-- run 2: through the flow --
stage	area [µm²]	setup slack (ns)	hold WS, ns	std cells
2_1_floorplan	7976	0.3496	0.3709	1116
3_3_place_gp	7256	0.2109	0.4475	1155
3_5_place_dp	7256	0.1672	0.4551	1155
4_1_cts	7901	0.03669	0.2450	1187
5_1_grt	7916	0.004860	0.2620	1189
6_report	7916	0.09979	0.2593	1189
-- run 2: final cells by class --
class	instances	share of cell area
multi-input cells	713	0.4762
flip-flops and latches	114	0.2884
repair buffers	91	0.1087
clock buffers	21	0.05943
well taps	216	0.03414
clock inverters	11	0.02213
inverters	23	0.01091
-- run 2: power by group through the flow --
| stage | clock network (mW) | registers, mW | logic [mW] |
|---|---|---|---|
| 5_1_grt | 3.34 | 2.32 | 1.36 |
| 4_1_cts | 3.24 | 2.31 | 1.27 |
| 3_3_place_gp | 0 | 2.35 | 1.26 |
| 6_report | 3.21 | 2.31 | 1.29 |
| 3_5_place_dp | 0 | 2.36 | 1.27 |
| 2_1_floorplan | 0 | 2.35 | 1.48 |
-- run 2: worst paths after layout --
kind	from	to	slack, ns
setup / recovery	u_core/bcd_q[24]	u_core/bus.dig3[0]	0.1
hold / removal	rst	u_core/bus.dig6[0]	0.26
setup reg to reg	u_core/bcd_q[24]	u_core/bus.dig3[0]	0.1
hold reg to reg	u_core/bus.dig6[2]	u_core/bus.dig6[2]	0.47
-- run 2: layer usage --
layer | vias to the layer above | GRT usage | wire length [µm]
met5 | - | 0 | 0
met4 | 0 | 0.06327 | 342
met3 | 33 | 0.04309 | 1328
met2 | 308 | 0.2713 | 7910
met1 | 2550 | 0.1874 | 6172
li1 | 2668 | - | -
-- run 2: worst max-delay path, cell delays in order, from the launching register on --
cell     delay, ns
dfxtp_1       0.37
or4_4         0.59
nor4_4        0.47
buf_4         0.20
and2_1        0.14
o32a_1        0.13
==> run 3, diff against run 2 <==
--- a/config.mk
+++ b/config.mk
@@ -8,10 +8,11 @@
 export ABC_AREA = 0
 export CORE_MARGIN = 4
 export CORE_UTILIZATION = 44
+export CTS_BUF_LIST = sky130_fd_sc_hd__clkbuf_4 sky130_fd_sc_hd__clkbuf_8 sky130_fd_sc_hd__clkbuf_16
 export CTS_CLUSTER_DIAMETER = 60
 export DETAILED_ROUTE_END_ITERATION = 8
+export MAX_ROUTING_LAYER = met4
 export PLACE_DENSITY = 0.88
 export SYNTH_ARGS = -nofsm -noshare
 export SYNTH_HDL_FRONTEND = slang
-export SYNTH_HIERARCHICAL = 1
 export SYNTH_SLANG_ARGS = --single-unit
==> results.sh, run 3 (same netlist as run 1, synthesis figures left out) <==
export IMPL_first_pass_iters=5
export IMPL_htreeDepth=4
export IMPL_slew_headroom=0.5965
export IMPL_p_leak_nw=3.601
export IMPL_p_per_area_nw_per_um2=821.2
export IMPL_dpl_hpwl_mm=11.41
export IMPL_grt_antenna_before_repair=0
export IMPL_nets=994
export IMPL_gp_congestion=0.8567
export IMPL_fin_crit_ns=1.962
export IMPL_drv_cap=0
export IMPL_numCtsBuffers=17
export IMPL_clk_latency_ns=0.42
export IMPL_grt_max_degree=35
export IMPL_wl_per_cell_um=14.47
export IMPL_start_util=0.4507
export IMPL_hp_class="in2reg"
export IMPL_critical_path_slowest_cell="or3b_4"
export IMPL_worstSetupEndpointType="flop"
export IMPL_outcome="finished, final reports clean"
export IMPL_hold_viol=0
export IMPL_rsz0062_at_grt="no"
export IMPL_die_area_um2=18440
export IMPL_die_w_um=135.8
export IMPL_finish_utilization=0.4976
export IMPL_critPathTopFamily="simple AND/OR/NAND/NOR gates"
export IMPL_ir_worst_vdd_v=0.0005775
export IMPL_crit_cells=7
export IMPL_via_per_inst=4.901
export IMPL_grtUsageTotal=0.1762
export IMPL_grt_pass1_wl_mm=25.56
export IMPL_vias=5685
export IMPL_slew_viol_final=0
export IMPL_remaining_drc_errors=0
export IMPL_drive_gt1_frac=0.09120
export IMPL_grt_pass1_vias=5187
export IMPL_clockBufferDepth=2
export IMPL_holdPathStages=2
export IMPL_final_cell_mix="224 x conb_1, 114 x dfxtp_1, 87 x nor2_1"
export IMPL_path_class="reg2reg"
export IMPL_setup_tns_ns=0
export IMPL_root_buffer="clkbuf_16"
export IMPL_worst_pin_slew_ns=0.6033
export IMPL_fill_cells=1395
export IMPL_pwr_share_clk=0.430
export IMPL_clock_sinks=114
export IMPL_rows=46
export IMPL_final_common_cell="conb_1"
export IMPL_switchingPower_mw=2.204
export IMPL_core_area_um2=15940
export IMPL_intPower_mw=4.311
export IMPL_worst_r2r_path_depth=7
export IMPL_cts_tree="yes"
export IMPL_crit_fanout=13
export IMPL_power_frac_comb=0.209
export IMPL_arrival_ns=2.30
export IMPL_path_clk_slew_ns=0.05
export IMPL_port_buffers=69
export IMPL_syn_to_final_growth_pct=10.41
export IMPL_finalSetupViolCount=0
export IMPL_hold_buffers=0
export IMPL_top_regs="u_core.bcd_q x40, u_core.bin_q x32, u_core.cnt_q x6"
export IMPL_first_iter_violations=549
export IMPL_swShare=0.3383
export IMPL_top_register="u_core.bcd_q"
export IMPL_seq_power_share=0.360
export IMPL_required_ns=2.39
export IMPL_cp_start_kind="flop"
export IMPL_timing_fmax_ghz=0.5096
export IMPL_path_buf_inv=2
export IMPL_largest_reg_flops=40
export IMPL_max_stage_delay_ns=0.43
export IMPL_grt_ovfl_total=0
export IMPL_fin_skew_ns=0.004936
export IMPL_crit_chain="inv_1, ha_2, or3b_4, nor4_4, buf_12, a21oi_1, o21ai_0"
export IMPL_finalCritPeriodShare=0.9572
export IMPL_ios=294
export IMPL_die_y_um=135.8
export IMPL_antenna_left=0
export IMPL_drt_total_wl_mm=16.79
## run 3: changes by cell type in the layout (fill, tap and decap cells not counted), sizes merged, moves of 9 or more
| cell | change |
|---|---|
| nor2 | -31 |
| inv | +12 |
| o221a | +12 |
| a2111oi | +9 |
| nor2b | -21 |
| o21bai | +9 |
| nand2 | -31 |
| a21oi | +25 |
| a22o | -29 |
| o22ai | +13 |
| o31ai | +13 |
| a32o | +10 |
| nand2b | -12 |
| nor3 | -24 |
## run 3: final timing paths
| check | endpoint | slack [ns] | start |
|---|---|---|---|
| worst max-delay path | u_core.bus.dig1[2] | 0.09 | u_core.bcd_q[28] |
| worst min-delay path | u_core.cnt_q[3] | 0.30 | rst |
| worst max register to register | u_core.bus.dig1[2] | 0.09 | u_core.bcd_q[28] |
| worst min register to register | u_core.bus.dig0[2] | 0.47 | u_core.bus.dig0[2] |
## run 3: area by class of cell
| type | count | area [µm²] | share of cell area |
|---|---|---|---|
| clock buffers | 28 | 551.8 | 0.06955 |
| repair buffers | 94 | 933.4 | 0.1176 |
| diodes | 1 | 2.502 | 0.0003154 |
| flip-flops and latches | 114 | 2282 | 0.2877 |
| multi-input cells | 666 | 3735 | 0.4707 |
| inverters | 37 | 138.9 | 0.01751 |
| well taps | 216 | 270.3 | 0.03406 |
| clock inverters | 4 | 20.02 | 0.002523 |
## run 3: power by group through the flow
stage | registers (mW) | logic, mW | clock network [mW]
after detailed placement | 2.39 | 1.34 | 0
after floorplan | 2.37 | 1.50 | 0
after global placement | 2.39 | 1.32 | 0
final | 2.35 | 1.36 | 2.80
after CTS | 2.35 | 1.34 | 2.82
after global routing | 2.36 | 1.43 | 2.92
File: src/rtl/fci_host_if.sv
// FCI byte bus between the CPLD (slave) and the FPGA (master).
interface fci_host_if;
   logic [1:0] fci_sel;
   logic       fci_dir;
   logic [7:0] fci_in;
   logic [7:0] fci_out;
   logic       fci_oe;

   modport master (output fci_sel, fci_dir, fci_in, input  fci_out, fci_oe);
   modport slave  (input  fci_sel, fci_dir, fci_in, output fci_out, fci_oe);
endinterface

-*-

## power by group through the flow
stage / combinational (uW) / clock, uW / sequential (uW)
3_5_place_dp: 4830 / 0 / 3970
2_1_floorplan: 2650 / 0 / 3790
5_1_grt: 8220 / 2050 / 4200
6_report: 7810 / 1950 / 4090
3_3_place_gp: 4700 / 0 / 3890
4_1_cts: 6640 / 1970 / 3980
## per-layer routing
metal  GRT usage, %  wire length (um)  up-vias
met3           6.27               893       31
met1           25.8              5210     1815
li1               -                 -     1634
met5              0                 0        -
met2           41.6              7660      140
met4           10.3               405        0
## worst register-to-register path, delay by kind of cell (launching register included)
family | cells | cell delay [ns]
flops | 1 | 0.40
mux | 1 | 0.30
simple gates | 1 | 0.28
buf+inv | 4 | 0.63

-*-

# [WHAT THE TASK ASKS]
Lines of the listing above that contain the word "inverters" must all be copied.

# [EXERCISE RESULT]
clock inverters	11	0.02213
inverters	23	0.01091
| inverters | 37 | 138.9 | 0.01751 |
| clock inverters | 4 | 20.02 | 0.002523 |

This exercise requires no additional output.